What to do: When you reach the line containing "localparam logic [CharW-1:0] ASC_LETTER_BASE" in the entries below, start writing out each line exactly, and stop after the line containing "dot, 0 = dash".

Records to process:

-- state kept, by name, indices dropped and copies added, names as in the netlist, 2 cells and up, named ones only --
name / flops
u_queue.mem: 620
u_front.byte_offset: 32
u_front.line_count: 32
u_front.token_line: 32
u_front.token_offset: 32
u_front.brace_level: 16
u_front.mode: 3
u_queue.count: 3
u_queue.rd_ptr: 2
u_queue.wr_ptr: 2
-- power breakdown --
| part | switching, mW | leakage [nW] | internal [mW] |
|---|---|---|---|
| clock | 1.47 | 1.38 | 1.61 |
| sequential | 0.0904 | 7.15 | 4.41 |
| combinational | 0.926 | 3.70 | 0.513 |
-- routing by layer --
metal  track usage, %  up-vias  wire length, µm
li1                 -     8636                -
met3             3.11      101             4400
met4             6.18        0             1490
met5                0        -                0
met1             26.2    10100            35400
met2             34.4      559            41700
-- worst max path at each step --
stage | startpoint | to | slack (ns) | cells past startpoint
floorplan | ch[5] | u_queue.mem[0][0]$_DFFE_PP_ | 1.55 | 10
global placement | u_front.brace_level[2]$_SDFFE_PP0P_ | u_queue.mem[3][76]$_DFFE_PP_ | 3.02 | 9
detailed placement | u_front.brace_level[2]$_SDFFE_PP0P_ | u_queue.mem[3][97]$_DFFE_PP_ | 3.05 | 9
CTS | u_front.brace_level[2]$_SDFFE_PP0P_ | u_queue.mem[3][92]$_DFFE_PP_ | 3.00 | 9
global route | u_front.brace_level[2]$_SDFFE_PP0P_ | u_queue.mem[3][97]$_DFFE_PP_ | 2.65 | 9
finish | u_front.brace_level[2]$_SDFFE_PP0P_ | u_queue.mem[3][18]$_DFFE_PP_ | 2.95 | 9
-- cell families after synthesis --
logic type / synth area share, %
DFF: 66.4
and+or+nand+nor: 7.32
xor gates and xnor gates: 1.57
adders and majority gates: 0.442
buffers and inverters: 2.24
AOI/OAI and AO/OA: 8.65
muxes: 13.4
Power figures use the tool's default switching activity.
**config.mk**
```make
export PLATFORM = sky130hd
export DESIGN_NAME = sorted_priority_queue_unit
export DESIGN_NICKNAME = d
export VERILOG_FILES = /design/src/spq_pkg.sv /design/src/spq_compare.sv /design/src/sorted_priority_queue_unit.sv
export SDC_FILE = /design/constraint.sdc
export NUM_CORES = 2
export LEC_CHECK = 0
export BUFFER_PORTS_ARGS = -buffer_cell sky130_fd_sc_hd__buf_2
export CORE_MARGIN = 2
export CORE_UTILIZATION = 40
export CTS_BUF_LIST = sky130_fd_sc_hd__clkbuf_4 sky130_fd_sc_hd__clkbuf_8
export DETAILED_ROUTE_END_ITERATION = 6
export PLACE_DENSITY_LB_ADDON = 0.05
export SYNTH_ARGS = -nofsm -noshare
export SYNTH_HDL_FRONTEND = slang
export SYNTH_SLANG_ARGS = --single-unit
```
**constraint.sdc**
```tcl
create_clock -name clk_i -period 13.8 [get_ports clk_i]
set_input_delay 3.45 -clock clk_i [delete_from_list [all_inputs] [get_ports clk_i]]
set_output_delay 3.45 -clock clk_i [all_outputs]
set_load 0.02 [all_outputs]
```
[config.mk]
export PLATFORM = sky130hd
export DESIGN_NAME = morse_code_keyer_top
export DESIGN_NICKNAME = d
export VERILOG_FILES = /design/src/rtl/mck_pkg.sv /design/src/rtl/morse_code_keyer_top.sv /design/src/rtl/mck_lookup.sv /design/src/rtl/mck_keyer.sv
export SDC_FILE = /design/constraint.sdc
export NUM_CORES = 1
export LEC_CHECK = 0
export BUFFER_PORTS_ARGS = -buffer_cell sky130_fd_sc_hd__buf_2
export CAP_MARGIN = 20
export CORE_UTILIZATION = 45
export CTS_CLUSTER_SIZE = 12
export DETAILED_ROUTE_END_ITERATION = 16
export HOLD_SLACK_MARGIN = 0.08
export MAX_ROUTING_LAYER = met4
export PLACE_DENSITY_LB_ADDON = 0.15
export SYNTH_ARGS = -nofsm -noshare
export SYNTH_HDL_FRONTEND = slang
export SYNTH_SLANG_ARGS = --single-unit
[constraint.sdc]
create_clock -name clk -period 4.1 [get_ports clk]
set_input_delay 0.41 -clock clk [delete_from_list [all_inputs] [get_ports clk]]
set_output_delay 0.41 -clock clk [all_outputs]
set_load 0.01 [all_outputs]
[src/rtl/mck_pkg.sv]
// Shared types, constants and the character code table for the Morse keyer.
// Used by every module of the block; depends on nothing else.
package mck_pkg;

  localparam int CharW   = 7;   // ASCII code width
  localparam int CodeW   = 7;   // sentinel Morse code width
  localparam int CountW  = 3;   // elements in one character
  localparam int TickW   = 5;   // tick counter and duration registers
  localparam int StatusW = 2;
  localparam int CfgIdxW = 3;
  localparam int TableN  = 36;
  localparam int TableIdxW = 6;

  // Offer status codes
  localparam logic [StatusW-1:0] ST_NONE     = 2'd0;
  localparam logic [StatusW-1:0] ST_ACCEPTED = 2'd1;
  localparam logic [StatusW-1:0] ST_BUSY     = 2'd2;
  localparam logic [StatusW-1:0] ST_UNSUPP   = 2'd3;

  // Input command codes
  localparam logic CMD_OFFER = 1'b0;
  localparam logic CMD_TICK  = 1'b1;

  // Configuration register indexes
  localparam logic [CfgIdxW-1:0] REG_DOT    = 3'd0;
  localparam logic [CfgIdxW-1:0] REG_DASH   = 3'd1;
  localparam logic [CfgIdxW-1:0] REG_EGAP   = 3'd2;
  localparam logic [CfgIdxW-1:0] REG_LGAP   = 3'd3;
  localparam logic [CfgIdxW-1:0] REG_WORD   = 3'd4;

  // Register reset values
  localparam logic [TickW-1:0] DOT_RESET  = 5'd2;
  localparam logic [TickW-1:0] DASH_RESET = 5'd6;
  localparam logic [TickW-1:0] EGAP_RESET = 5'd2;
  localparam logic [TickW-1:0] LGAP_RESET = 5'd6;
  localparam logic [TickW-1:0] WORD_RESET = 5'd14;

  // ASCII anchors
  localparam logic [CharW-1:0] ASC_SPACE = 7'd32;
  localparam logic [CharW-1:0] ASC_ZERO  = 7'd48;
  localparam logic [CharW-1:0] ASC_NINE  = 7'd57;
  localparam logic [CharW-1:0] ASC_A     = 7'd65;
  localparam logic [CharW-1:0] ASC_Z     = 7'd90;
  localparam logic [CharW-1:0] ASC_LETTER_BASE = 7'd55; // 'A' minus ten
  localparam logic [CharW-1:0] ASC_COLON = 7'd58;
  localparam logic [CharW-1:0] ASC_COMMA = 7'd44;
  localparam logic [CharW-1:0] ASC_BANG  = 7'd33;
  localparam logic [CharW-1:0] ASC_DASH  = 7'd45;
  localparam logic [CharW-1:0] ASC_AT    = 7'd64;
  localparam logic [CharW-1:0] ASC_DOT   = 7'd46;
  localparam logic [CharW-1:0] ASC_QUERY = 7'd63;

  // Punctuation sentinel codes
  localparam logic [CodeW-1:0] CODE_COLON = 7'd71;
  localparam logic [CodeW-1:0] CODE_COMMA = 7'd76;
  localparam logic [CodeW-1:0] CODE_BANG  = 7'd84;
  localparam logic [CodeW-1:0] CODE_DASH  = 7'd94;
  localparam logic [CodeW-1:0] CODE_AT    = 7'd101;
  localparam logic [CodeW-1:0] CODE_DOT   = 7'd106;
  localparam logic [CodeW-1:0] CODE_QUERY = 7'd115;

  // Sentinel codes for '0'..'9' then 'A'..'Z'; 1 = dot, 0 = dash
  localparam logic [CodeW-1:0] CODE_TABLE [TableN] = '{
    7'd32, 7'd48, 7'd56, 7'd60, 7'd62, 7'd63, 7'd47, 7'd39, 7'd35, 7'd33,
    7'd6,  7'd23, 7'd21, 7'd11, 7'd3,  7'd29, 7'd9,  7'd31, 7'd7,  7'd24,
    7'd10, 7'd27, 7'd4,  7'd5,  7'd8,  7'd25, 7'd18, 7'd13, 7'd15, 7'd2,
    7'd14, 7'd30, 7'd12, 7'd22, 7'd20, 7'd19
  };

  // Duration registers
  typedef struct packed {
    logic [TickW-1:0] dot_ticks;
    logic [TickW-1:0] dash_ticks;
    logic [TickW-1:0] element_gap_ticks;
    logic [TickW-1:0] letter_gap_ticks;
    logic [TickW-1:0] word_gap_ticks;
  } cfg_t;

  // Lookup result
  typedef struct packed {
    logic              supported;
    logic              is_space;
    logic [CodeW-1:0]  code;
    logic [CountW-1:0] elements;
  } lookup_t;

  // One result item
  typedef struct packed {
    logic               key_on;
    logic               char_done;
    logic               busy_res;
    logic [StatusW-1:0] offer_status;
  } result_t;

endpackage

[src/rtl/morse_code_keyer_top.sv]
// Morse code keyer top level: input register, duration registers, result register.
// Depends on mck_pkg and mck_keyer.
//
//  Channel   Signals                           Carries
//  s_        s_tvalid s_tready s_tdata s_tuser  command, offered character
//  m_        m_tvalid m_tready m_tdata          one result per input item
//  cfg_      cfg_valid cfg_ready cfg_index      duration register writes
//            cfg_data
//
// Each item passes through the input register, then through the keyer into the result
// register. One item per cycle sustained while the m_ side does not stall.
// A stalled m_ side holds the result register; the input register then holds and
// s_tready drops only when both are full. Reset clears all valid flags, keying
// state and restores the default durations. Configuration writes always complete.
module morse_code_keyer_top (
  input  logic       clk,
  input  logic       rst,
  // Input stream
  input  logic       s_tvalid,
  output logic       s_tready,
  input  logic [7:0] s_tdata,    // [6:0] char_code, [7] zero
  input  logic       s_tuser,    // [0] command
  // Result stream
  output logic       m_tvalid,
  input  logic       m_tready,
  output logic [7:0] m_tdata,    // [0] key_on, [1] char_done, [2] busy_res,
                                 // [4:3] offer_status, [7:5] zero
  // Configuration
  input  logic                          cfg_valid,
  output logic                          cfg_ready,
  input  logic [mck_pkg::CfgIdxW-1:0]   cfg_index,
  input  logic [mck_pkg::TickW-1:0]     cfg_data
);

  logic                      in_valid;
  logic                      in_command;
  logic [mck_pkg::CharW-1:0] in_char;
  logic                      advance;
  mck_pkg::cfg_t             cfg;
  mck_pkg::result_t          result;
  mck_pkg::result_t          out_result;

  // Handshake: the keyer stage moves when the result register can take it
  assign advance   = in_valid && (!m_tvalid || m_tready);
  assign s_tready  = !in_valid || advance;
  assign cfg_ready = 1'b1;

  // Input register
  always_ff @(posedge clk) begin
    if (rst) begin
      in_valid <= 1'b0;
    end else if (s_tready) begin
      in_valid <= s_tvalid;
    end
    if (s_tvalid && s_tready) begin
      in_command <= s_tuser;
      in_char    <= s_tdata[mck_pkg::CharW-1:0];
    end
  end

  // Duration registers
  always_ff @(posedge clk) begin
    if (rst) begin
      cfg.dot_ticks         <= mck_pkg::DOT_RESET;
      cfg.dash_ticks        <= mck_pkg::DASH_RESET;
      cfg.element_gap_ticks <= mck_pkg::EGAP_RESET;
      cfg.letter_gap_ticks  <= mck_pkg::LGAP_RESET;
      cfg.word_gap_ticks    <= mck_pkg::WORD_RESET;
    end else if (cfg_valid && cfg_ready) begin
      case (cfg_index)
        mck_pkg::REG_DOT:  cfg.dot_ticks         <= cfg_data;
        mck_pkg::REG_DASH: cfg.dash_ticks        <= cfg_data;
        mck_pkg::REG_EGAP: cfg.element_gap_ticks <= cfg_data;
        mck_pkg::REG_LGAP: cfg.letter_gap_ticks  <= cfg_data;
        mck_pkg::REG_WORD: cfg.word_gap_ticks    <= cfg_data;
        default: ;
      endcase
    end
  end

  mck_keyer u_keyer (
    .clk       (clk),
    .rst       (rst),
    .advance   (advance),
    .command   (in_command),
    .char_code (in_char),
    .cfg       (cfg),
    .result    (result)
  );

  // Result register
  always_ff @(posedge clk) begin
    if (rst) begin
      m_tvalid <= 1'b0;
    end else if (advance) begin
      m_tvalid <= 1'b1;
    end else if (m_tready) begin
      m_tvalid <= 1'b0;
    end
    if (advance) begin
      out_result <= result;
    end
  end

  assign m_tdata = {3'b000, out_result.offer_status, out_result.busy_res,
                    out_result.char_done, out_result.key_on};

endmodule

[src/rtl/mck_lookup.sv]
// Character decoder: ASCII code to sentinel Morse code and element count.
// Depends on mck_pkg for the code table and constants.
module mck_lookup (
  input  logic [mck_pkg::CharW-1:0] char_code,
  output mck_pkg::lookup_t          info
);

  logic [mck_pkg::TableIdxW-1:0] digit_idx;
  logic [mck_pkg::TableIdxW-1:0] letter_idx;
  logic [mck_pkg::CodeW-1:0]     code;
  logic                          supported;
  logic                          is_space;
  logic [mck_pkg::CountW-1:0]    elements;

  assign digit_idx  = mck_pkg::TableIdxW'(char_code - mck_pkg::ASC_ZERO);
  assign letter_idx = mck_pkg::TableIdxW'(char_code - mck_pkg::ASC_LETTER_BASE);

  // Map the character onto its code
  always_comb begin
    supported = 1'b1;
    is_space  = 1'b0;
    code      = '0;
    if (char_code == mck_pkg::ASC_SPACE) begin
      is_space = 1'b1;
    end else if (char_code == mck_pkg::ASC_COLON) begin
      code = mck_pkg::CODE_COLON;
    end else if (char_code == mck_pkg::ASC_COMMA) begin
      code = mck_pkg::CODE_COMMA;
    end else if (char_code == mck_pkg::ASC_BANG) begin
      code = mck_pkg::CODE_BANG;
    end else if (char_code == mck_pkg::ASC_DASH) begin
      code = mck_pkg::CODE_DASH;
    end else if (char_code == mck_pkg::ASC_AT) begin
      code = mck_pkg::CODE_AT;
    end else if (char_code == mck_pkg::ASC_DOT) begin
      code = mck_pkg::CODE_DOT;
    end else if (char_code == mck_pkg::ASC_QUERY) begin
      code = mck_pkg::CODE_QUERY;
    end else if (char_code inside {[mck_pkg::ASC_ZERO:mck_pkg::ASC_NINE]}) begin
      code = mck_pkg::CODE_TABLE[digit_idx];
    end else if (char_code inside {[mck_pkg::ASC_A:mck_pkg::ASC_Z]}) begin
      code = mck_pkg::CODE_TABLE[letter_idx];
    end else begin
      supported = 1'b0;
    end
  end

  // Element count is the sentinel's bit position
  always_comb begin
    elements = '0;
    for (int i = 1; i < mck_pkg::CodeW; i++) begin
      if (code[i]) elements = mck_pkg::CountW'(i);
    end
  end

  assign info = {supported, is_space, code, elements};

endmodule

[src/rtl/mck_keyer.sv]
// Keying state machine: phase, element and tick state, and the next result.
// Depends on mck_pkg and mck_lookup.
module mck_keyer (
  input  logic                      clk,
  input  logic                      rst,
  input  logic                      advance,   // item in the input register is consumed
  input  logic                      command,
  input  logic [mck_pkg::CharW-1:0] char_code,
  input  mck_pkg::cfg_t             cfg,
  output mck_pkg::result_t          result
);

  typedef enum logic [2:0] {
    PH_IDLE = 3'd0,
    PH_MARK = 3'd1,
    PH_EGAP = 3'd2,
    PH_WORD = 3'd3,
    PH_LGAP = 3'd4
  } phase_t;

  phase_t                      phase, phase_next;
  logic [mck_pkg::CodeW-1:0]   code_shift, code_shift_next;
  logic [mck_pkg::CountW-1:0]  elements_left, elements_left_next;
  logic [mck_pkg::TickW-1:0]   tick_count, tick_count_next;

  mck_pkg::lookup_t            info;
  logic [mck_pkg::CountW-1:0]  bit_sel;
  logic                        is_dot;
  logic [mck_pkg::TickW-1:0]   phase_len;
  logic [mck_pkg::TickW-1:0]   tick_inc;
  logic                        phase_end;

  mck_lookup u_lookup (
    .char_code (char_code),
    .info      (info)
  );

  // Current element: bit just below the remaining elements
  assign bit_sel = elements_left - 1'b1;
  assign is_dot  = (bit_sel < mck_pkg::CountW'(mck_pkg::CodeW)) ? code_shift[bit_sel] : 1'b0;

  // Length of the running phase
  always_comb begin
    case (phase)
      PH_MARK: phase_len = is_dot ? cfg.dot_ticks : cfg.dash_ticks;
      PH_EGAP: phase_len = cfg.element_gap_ticks;
      PH_WORD: phase_len = cfg.word_gap_ticks;
      PH_LGAP: phase_len = cfg.letter_gap_ticks;
      default: phase_len = '0;
    endcase
  end

  // Zero length ends after one tick, as does counter wrap
  assign tick_inc  = tick_count + 1'b1;
  assign phase_end = (tick_inc >= phase_len) || (tick_inc == '0);

  // Next state and result for the item at the input register
  always_comb begin
    phase_next         = phase;
    code_shift_next    = code_shift;
    elements_left_next = elements_left;
    tick_count_next    = tick_count;
    result             = '0;

    if (command == mck_pkg::CMD_OFFER) begin
      if (phase != PH_IDLE) begin
        result.offer_status = mck_pkg::ST_BUSY;
      end else if (!info.supported) begin
        result.offer_status = mck_pkg::ST_UNSUPP;
      end else begin
        result.offer_status = mck_pkg::ST_ACCEPTED;
        tick_count_next     = '0;
        code_shift_next     = info.code;
        elements_left_next  = info.elements;
        phase_next          = info.is_space ? PH_WORD : PH_MARK;
      end
    end else begin
      if (phase != PH_IDLE) begin
        tick_count_next = phase_end ? '0 : tick_inc;
      end
      case (phase)
        PH_MARK: begin
          result.key_on = 1'b1;
          if (phase_end) phase_next = PH_EGAP;
        end
        PH_EGAP: begin
          if (phase_end) begin
            elements_left_next = elements_left - 1'b1;
            phase_next = (elements_left == mck_pkg::CountW'(1)) ? PH_LGAP : PH_MARK;
          end
        end
        PH_WORD: begin
          if (phase_end) phase_next = PH_LGAP;
        end
        PH_LGAP: begin
          if (phase_end) begin
            phase_next         = PH_IDLE;
            code_shift_next    = '0;
            elements_left_next = '0;
            result.char_done   = 1'b1;
          end
        end
        default: begin
          phase_next = PH_IDLE;
        end
      endcase
    end
    result.busy_res = (phase_next != PH_IDLE);
  end

  // State registers
  always_ff @(posedge clk) begin
    if (rst) begin
      phase         <= PH_IDLE;
      code_shift    <= '0;
      elements_left <= '0;
      tick_count    <= '0;
    end else if (advance) begin
      phase         <= phase_next;
      code_shift    <= code_shift_next;
      elements_left <= elements_left_next;
      tick_count    <= tick_count_next;
    end
  end

endmodule
# After elaboration in Yosys (flattened, before gate mapping)

Memory sizes are Yosys's and may differ from the RTL's.
Index checks and enable logic that the tools add are counted.

Flip-flop bits (word level): 58
Latch bits: 0
Logic and storage cells: 152
ROM bits: 896
Memories: 2
Memory bits (writable): 0
Bits of input ports: 22

Multiply operators: 0
$add $sub $neg: 4
Bitwise gates (word level): 2
Reduce and logical (&&, ||, !) cells: 25
Shift operators: 0
Multiplexer cells: 68
Equality and inequality tests: 24
$lt $le $gt $ge: 9
Divide/modulo/power cells: 0

Memories:

| memory          | depth | width | read ports | clocked after Yosys merged registers in | write ports | RTL line         | text |
|---|---|---|---|---|---|---|---|
| (no name shown) | 64    | 7     | 1          | 0                                       | 0           | mck_lookup.sv:42 | `code = mck_pkg::CODE_TABLE[letter_idx];` |
| (no name shown) | 64    | 7     | 1          | 0                                       | 0           | mck_lookup.sv:40 | `code = mck_pkg::CODE_TABLE[digit_idx];` |

Operator list:

| cell                                                                             | number |
|---|---|
| 7-bit two-way mux                                                                | 19 |
| 3-bit two-way mux                                                                | 18 |
| 7-bit by 6-bit == test with 1-bit output, second input constant                  | 7 |
| 5-bit two-way mux                                                                | 6 |
| 7-bit >= comparator, second input constant                                       | 3 |
| 5-bit one-hot mux with 4 select lines                                            | 1 |
| 1-bit two-way mux                                                                | 18 |
| 6-bit inverter with 7-bit output                                                 | 2 |
| 3-bit by 2-bit == test with 1-bit output, second input constant                  | 4 |
| 3-bit one-hot mux with 4 select lines                                            | 1 |
| 2-bit AND reduction                                                              | 6 |
| 6-bit subtractor, second input constant                                          | 2 |
| 3-bit by 1-bit == test with 1-bit output, second input constant                  | 3 |
| 7-bit == test, second input constant                                             | 1 |
| 7-bit by 6-bit >= comparator with 1-bit output, second input constant            | 1 |
| 7-bit by 6-bit less-or-equal comparator with 1-bit output, second input constant | 1 |
| 7-bit less-or-equal comparator, second input constant                            | 1 |
| 3-bit == test, second input constant                                             | 2 |
| 2-bit two-way mux                                                                | 3 |
| 2-bit by 1-bit != test with 1-bit output, second input constant                  | 3 |
| 3-bit by 2-bit != test with 1-bit output, second input constant                  | 2 |
| 3-bit one-hot mux with 2 select lines                                            | 1 |
| 6-bit AND reduction                                                              | 1 |
| 3-bit nonzero test                                                               | 2 |
| 17 further kinds                                                                 | 24 |

# Depth between registers and ports, before layout

Depth in word-level cells: 24
Gate-level depth with buffers: 17

# Hierarchy

From an unflattened synthesis, not the netlist that was laid out.

Cells, all modules: 535
Area total of the unflattened synthesis: 4593.2 um^2

Modules (own cells, without submodules):

| module               | cells each | sequential area each (um^2) | area each (um^2) | instances |
|---|---|---|---|---|
| mck_lookup           | 243        | 0.0                         | 1646.6           | 1 |
| morse_code_keyer_top | 126        | 930.9                       | 1535.2           | 1 |
| mck_keyer            | 166        | 360.3                       | 1411.4           | 1 |

# Worst setup path before layout

Ideal clock, no wire load.

Path type: flip-flop to flip-flop
Start: reg u_keyer.elements_left[0] in the netlist's numbering
End: reg u_keyer.elements_left[0] in the netlist's numbering
Stages on the path, launching flop included: 17
Path slack: -0.431 ns
Arrival time: 4.457 ns
Clock period less this slack: 4.531 ns
Setup time: 0.075 ns
Cells stage by stage: dfxtp_1 inv_1 ha_1 xnor2_1 mux4_2 a21oi_1 mux2_2 a222oi_1 ha_1 o21a_1 o21ai_0 a21oi_1 o221ai_1 a2111oi_4 mux2_1 or3_1 o22ai_1

Word-level cells in the longest chain between the ends: 10
Elaborated cells between the ends (all ways): 15
Those cells by class: 1 x add/sub; 2 x order compare; 2 x eq/ne; 8 x mux; 2 x reduce/logical

RTL lines:

| what                                               | RTL line                         | text |
|---|---|---|
| start: declaration                                 | mck_keyer.sv:23                  | `logic [mck_pkg::CountW-1:0] elements_left, elements_left_next;` |
| start signal: assignment                           | mck_keyer.sv:121                 | `elements_left <= elements_left_next;` |
| 3-bit by 1-bit subtractor with 3-bit output *      | mck_keyer.sv:39, mck_keyer.sv:88 |  |
| 1-bit binary-select mux with 3-bit select          | mck_keyer.sv:40                  | `assign is_dot = (bit_sel < mck_pkg::CountW'(mck_pkg::CodeW)) ? code_shift[bit_sel] : 1'b0;` |
| 1-bit two-way mux (not written as such)            | mck_keyer.sv:40                  |  |
| 1-bit two-way mux                                  | mck_keyer.sv:40                  |  |
| 5-bit two-way mux                                  | mck_keyer.sv:45                  | `PH_MARK: phase_len = is_dot ? cfg.dot_ticks : cfg.dash_ticks;` |
| 5-bit one-hot mux with 4 select lines              | mck_keyer.sv:44                  | `case (phase)` |
| 5-bit >= comparator                                | mck_keyer.sv:55                  | `assign phase_end = (tick_inc >= phase_len) \|\| (tick_inc == '0);` |
| 1-bit logical OR                                   | mck_keyer.sv:55                  |  |
| 3-bit by 2-bit != test with 1-bit output (no line) | -                                |  |
| 6-bit AND reduction (no line)                      | -                                |  |

Mark *: on every way between the ends. The rest lies on a longest branch, timed or not. The select of a mux whose other input is x is not followed.
A chain may end at the register's enable or synchronous reset.

# Final worst setup path

Start: reg u_keyer.elements_left[0] in the netlist's numbering
End: reg u_keyer.elements_left[1] in the netlist's numbering

Same word-level chain as after synthesis.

Answer to this task:
  localparam logic [CharW-1:0] ASC_LETTER_BASE = 7'd55; // 'A' minus ten
  localparam logic [CharW-1:0] ASC_COLON = 7'd58;
  localparam logic [CharW-1:0] ASC_COMMA = 7'd44;
  localparam logic [CharW-1:0] ASC_BANG  = 7'd33;
  localparam logic [CharW-1:0] ASC_DASH  = 7'd45;
  localparam logic [CharW-1:0] ASC_AT    = 7'd64;
  localparam logic [CharW-1:0] ASC_DOT   = 7'd46;
  localparam logic [CharW-1:0] ASC_QUERY = 7'd63;

  // Punctuation sentinel codes
  localparam logic [CodeW-1:0] CODE_COLON = 7'd71;
  localparam logic [CodeW-1:0] CODE_COMMA = 7'd76;
  localparam logic [CodeW-1:0] CODE_BANG  = 7'd84;
  localparam logic [CodeW-1:0] CODE_DASH  = 7'd94;
  localparam logic [CodeW-1:0] CODE_AT    = 7'd101;
  localparam logic [CodeW-1:0] CODE_DOT   = 7'd106;
  localparam logic [CodeW-1:0] CODE_QUERY = 7'd115;

  // Sentinel codes for '0'..'9' then 'A'..'Z'; 1 = dot, 0 = dash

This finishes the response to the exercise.